*EXERCISE PROMPT*
Lines below starting with the line with "[src/sv/sntp_reply_check.sv]" and going on through the line with "logic w_time_ok;" must be output exactly; the rest of the records must be left out.
···
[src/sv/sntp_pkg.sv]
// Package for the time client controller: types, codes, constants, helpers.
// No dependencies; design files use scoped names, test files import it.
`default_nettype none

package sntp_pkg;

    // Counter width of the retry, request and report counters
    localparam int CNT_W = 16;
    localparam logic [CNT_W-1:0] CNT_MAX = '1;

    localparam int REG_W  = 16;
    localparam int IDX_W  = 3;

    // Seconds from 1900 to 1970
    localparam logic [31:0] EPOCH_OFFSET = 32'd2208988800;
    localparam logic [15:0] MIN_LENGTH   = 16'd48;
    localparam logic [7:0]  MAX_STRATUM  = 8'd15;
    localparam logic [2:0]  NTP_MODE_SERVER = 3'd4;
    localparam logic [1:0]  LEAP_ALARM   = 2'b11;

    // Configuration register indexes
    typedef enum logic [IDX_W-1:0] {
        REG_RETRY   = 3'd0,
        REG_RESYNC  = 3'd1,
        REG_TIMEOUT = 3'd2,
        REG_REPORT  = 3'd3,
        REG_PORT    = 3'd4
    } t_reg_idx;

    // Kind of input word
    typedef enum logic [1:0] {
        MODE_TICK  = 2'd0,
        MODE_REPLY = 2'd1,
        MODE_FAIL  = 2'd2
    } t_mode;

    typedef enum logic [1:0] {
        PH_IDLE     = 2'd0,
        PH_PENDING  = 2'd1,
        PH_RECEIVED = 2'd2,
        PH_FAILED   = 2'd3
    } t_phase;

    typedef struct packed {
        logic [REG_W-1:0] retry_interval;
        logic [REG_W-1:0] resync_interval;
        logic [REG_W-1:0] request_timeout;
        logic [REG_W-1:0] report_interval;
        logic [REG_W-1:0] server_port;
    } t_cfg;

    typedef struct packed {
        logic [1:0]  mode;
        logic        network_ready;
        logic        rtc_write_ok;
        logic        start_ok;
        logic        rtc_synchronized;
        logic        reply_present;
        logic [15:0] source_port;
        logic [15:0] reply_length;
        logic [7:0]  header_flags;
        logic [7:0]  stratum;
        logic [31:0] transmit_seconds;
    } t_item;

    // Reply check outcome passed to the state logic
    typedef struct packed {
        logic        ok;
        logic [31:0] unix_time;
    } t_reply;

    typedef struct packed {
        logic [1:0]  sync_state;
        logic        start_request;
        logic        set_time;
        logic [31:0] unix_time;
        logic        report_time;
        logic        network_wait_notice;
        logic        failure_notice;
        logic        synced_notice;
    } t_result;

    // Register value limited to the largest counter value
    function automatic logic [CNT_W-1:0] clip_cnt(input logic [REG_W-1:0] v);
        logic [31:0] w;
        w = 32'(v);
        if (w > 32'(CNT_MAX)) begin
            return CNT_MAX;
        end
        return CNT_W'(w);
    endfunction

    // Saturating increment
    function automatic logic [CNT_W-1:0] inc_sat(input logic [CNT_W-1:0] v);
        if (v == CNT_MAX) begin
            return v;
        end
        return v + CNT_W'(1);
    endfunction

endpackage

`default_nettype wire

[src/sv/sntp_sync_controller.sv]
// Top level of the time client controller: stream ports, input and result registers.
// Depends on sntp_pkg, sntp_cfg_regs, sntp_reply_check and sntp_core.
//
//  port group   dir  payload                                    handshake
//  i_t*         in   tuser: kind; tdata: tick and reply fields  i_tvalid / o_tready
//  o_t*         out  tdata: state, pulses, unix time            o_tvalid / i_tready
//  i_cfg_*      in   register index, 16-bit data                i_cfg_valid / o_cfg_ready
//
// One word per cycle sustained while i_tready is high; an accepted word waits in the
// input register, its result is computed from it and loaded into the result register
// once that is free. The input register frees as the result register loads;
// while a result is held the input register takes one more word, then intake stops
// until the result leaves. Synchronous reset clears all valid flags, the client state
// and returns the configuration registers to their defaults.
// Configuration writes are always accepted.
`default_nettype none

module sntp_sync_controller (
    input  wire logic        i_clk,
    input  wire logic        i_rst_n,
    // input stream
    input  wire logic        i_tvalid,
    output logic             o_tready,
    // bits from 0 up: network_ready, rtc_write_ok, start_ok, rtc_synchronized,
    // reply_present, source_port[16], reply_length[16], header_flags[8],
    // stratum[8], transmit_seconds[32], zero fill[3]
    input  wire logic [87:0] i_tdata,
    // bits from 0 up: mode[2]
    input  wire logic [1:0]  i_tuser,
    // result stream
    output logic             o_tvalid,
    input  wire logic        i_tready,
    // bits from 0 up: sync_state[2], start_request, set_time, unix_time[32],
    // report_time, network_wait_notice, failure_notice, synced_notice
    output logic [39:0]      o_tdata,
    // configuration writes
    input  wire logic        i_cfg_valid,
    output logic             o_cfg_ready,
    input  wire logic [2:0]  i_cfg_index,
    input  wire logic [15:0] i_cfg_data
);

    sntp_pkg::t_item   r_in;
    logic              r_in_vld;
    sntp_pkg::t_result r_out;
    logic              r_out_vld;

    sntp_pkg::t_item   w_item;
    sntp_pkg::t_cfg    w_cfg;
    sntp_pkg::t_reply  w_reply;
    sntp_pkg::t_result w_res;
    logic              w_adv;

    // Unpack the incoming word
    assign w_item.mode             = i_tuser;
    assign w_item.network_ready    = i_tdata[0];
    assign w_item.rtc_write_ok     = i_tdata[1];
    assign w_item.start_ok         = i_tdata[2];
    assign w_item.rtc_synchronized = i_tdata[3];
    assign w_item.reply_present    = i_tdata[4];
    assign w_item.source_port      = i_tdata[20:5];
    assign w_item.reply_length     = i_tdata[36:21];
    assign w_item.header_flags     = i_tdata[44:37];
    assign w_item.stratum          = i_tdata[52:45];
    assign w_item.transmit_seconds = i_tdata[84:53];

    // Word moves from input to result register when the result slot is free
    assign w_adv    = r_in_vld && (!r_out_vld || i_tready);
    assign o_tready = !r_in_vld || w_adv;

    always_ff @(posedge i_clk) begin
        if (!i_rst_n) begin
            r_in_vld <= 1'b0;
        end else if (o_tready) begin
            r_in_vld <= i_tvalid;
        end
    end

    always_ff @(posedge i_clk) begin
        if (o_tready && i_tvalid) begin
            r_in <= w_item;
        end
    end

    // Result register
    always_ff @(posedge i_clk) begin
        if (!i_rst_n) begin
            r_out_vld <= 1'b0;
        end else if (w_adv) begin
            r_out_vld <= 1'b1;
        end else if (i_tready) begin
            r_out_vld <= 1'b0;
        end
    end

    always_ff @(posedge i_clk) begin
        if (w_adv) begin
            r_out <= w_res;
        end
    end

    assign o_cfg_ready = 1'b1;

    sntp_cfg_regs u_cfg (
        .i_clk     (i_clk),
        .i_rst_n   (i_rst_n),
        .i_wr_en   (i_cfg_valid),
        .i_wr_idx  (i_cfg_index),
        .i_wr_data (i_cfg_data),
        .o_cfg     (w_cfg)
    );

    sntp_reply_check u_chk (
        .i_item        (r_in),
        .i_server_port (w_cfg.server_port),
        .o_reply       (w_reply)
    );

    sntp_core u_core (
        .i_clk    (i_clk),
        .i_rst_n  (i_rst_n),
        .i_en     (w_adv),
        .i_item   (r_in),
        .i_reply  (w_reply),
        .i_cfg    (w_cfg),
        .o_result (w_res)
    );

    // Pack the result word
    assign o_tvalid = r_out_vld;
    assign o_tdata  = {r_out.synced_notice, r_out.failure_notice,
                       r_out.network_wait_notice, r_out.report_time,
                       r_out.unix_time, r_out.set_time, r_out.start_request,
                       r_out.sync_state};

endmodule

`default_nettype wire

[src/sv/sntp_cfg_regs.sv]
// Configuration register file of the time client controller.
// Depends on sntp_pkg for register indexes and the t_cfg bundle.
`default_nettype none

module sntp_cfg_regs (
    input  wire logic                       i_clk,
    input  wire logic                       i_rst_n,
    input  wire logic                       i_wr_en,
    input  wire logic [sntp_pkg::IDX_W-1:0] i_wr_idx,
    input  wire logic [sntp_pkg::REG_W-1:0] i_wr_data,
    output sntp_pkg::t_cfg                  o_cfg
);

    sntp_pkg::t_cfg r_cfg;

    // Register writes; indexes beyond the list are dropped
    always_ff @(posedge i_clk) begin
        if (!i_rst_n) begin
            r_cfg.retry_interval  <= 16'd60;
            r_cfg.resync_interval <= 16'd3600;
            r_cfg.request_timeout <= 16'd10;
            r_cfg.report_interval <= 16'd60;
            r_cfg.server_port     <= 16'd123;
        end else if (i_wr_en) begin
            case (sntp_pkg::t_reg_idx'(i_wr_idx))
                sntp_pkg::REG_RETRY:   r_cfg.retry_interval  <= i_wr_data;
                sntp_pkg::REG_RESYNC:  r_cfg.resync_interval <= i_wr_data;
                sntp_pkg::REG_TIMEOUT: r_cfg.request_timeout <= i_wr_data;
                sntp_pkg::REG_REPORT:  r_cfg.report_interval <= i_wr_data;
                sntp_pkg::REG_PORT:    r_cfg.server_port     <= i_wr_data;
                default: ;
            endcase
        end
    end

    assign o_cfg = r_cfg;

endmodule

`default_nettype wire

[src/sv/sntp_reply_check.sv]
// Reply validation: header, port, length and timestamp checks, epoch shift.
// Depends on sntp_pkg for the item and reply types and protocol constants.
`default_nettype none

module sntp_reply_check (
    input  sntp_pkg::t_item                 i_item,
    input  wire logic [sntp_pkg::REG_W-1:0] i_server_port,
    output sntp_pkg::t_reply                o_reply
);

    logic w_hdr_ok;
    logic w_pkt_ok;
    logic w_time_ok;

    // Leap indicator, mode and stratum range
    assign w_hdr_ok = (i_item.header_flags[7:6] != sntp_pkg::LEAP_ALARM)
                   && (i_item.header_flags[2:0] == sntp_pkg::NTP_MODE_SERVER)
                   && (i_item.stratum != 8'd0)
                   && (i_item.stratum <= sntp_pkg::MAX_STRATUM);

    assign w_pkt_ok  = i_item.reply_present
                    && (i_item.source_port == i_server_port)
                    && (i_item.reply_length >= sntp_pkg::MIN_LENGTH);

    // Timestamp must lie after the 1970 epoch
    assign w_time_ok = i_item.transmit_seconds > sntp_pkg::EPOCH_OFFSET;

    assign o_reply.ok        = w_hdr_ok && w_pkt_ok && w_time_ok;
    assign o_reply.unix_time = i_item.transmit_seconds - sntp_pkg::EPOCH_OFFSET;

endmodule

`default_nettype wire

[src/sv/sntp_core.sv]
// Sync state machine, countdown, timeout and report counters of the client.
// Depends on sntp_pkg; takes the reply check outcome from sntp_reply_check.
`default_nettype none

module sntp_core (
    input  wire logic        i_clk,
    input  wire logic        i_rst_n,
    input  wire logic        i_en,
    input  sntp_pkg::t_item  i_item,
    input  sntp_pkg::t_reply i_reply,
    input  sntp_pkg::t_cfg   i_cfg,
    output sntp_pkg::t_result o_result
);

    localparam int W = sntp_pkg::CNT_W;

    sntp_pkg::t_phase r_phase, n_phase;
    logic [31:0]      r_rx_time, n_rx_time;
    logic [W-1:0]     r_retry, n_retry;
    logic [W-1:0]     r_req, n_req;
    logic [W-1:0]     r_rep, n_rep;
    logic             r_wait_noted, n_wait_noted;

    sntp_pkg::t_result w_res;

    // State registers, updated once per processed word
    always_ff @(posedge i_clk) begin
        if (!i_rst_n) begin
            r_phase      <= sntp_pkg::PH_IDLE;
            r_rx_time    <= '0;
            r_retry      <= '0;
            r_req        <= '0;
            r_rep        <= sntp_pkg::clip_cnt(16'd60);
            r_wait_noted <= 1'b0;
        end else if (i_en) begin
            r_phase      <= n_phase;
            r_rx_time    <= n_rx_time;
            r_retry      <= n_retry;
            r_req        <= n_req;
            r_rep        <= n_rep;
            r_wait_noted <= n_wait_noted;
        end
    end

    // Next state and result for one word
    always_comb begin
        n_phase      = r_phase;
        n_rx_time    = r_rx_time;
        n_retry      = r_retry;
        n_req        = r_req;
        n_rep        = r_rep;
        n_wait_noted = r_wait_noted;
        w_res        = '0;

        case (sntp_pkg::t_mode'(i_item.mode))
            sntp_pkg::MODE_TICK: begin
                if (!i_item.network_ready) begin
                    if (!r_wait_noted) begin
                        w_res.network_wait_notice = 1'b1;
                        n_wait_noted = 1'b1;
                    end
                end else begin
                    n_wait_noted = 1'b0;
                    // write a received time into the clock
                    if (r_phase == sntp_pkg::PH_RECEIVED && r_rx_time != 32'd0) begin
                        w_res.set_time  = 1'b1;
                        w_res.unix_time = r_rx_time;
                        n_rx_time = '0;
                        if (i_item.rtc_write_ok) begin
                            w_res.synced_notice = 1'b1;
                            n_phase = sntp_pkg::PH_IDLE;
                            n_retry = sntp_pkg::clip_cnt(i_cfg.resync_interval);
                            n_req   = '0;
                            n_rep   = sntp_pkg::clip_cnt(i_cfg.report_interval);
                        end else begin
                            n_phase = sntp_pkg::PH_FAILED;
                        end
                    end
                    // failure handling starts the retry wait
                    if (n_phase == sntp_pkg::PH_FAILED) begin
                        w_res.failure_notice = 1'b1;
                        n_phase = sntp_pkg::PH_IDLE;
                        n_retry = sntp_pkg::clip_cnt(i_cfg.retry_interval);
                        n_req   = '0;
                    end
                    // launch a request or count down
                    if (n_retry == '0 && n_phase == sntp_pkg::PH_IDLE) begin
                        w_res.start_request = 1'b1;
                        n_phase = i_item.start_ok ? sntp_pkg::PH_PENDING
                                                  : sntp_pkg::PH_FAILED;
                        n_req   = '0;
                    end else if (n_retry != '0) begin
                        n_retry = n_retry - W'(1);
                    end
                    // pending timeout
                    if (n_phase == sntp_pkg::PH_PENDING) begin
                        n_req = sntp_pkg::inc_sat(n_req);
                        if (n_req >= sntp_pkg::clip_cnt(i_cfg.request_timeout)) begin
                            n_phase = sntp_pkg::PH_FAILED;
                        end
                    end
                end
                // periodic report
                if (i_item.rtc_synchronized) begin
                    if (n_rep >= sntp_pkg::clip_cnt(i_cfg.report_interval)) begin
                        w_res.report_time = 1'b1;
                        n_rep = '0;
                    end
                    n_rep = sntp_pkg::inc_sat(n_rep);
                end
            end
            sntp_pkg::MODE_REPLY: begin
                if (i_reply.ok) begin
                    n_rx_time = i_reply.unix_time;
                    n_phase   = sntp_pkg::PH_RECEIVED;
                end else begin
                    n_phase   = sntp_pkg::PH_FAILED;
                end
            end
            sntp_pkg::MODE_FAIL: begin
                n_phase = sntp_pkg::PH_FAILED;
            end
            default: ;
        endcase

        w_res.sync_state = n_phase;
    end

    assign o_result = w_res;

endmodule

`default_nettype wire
···
*REPLY TO THE TASK*
[src/sv/sntp_reply_check.sv]
// Reply validation: header, port, length and timestamp checks, epoch shift.
// Depends on sntp_pkg for the item and reply types and protocol constants.
`default_nettype none

module sntp_reply_check (
    input  sntp_pkg::t_item                 i_item,
    input  wire logic [sntp_pkg::REG_W-1:0] i_server_port,
    output sntp_pkg::t_reply                o_reply
);

    logic w_hdr_ok;
    logic w_pkt_ok;
    logic w_time_ok;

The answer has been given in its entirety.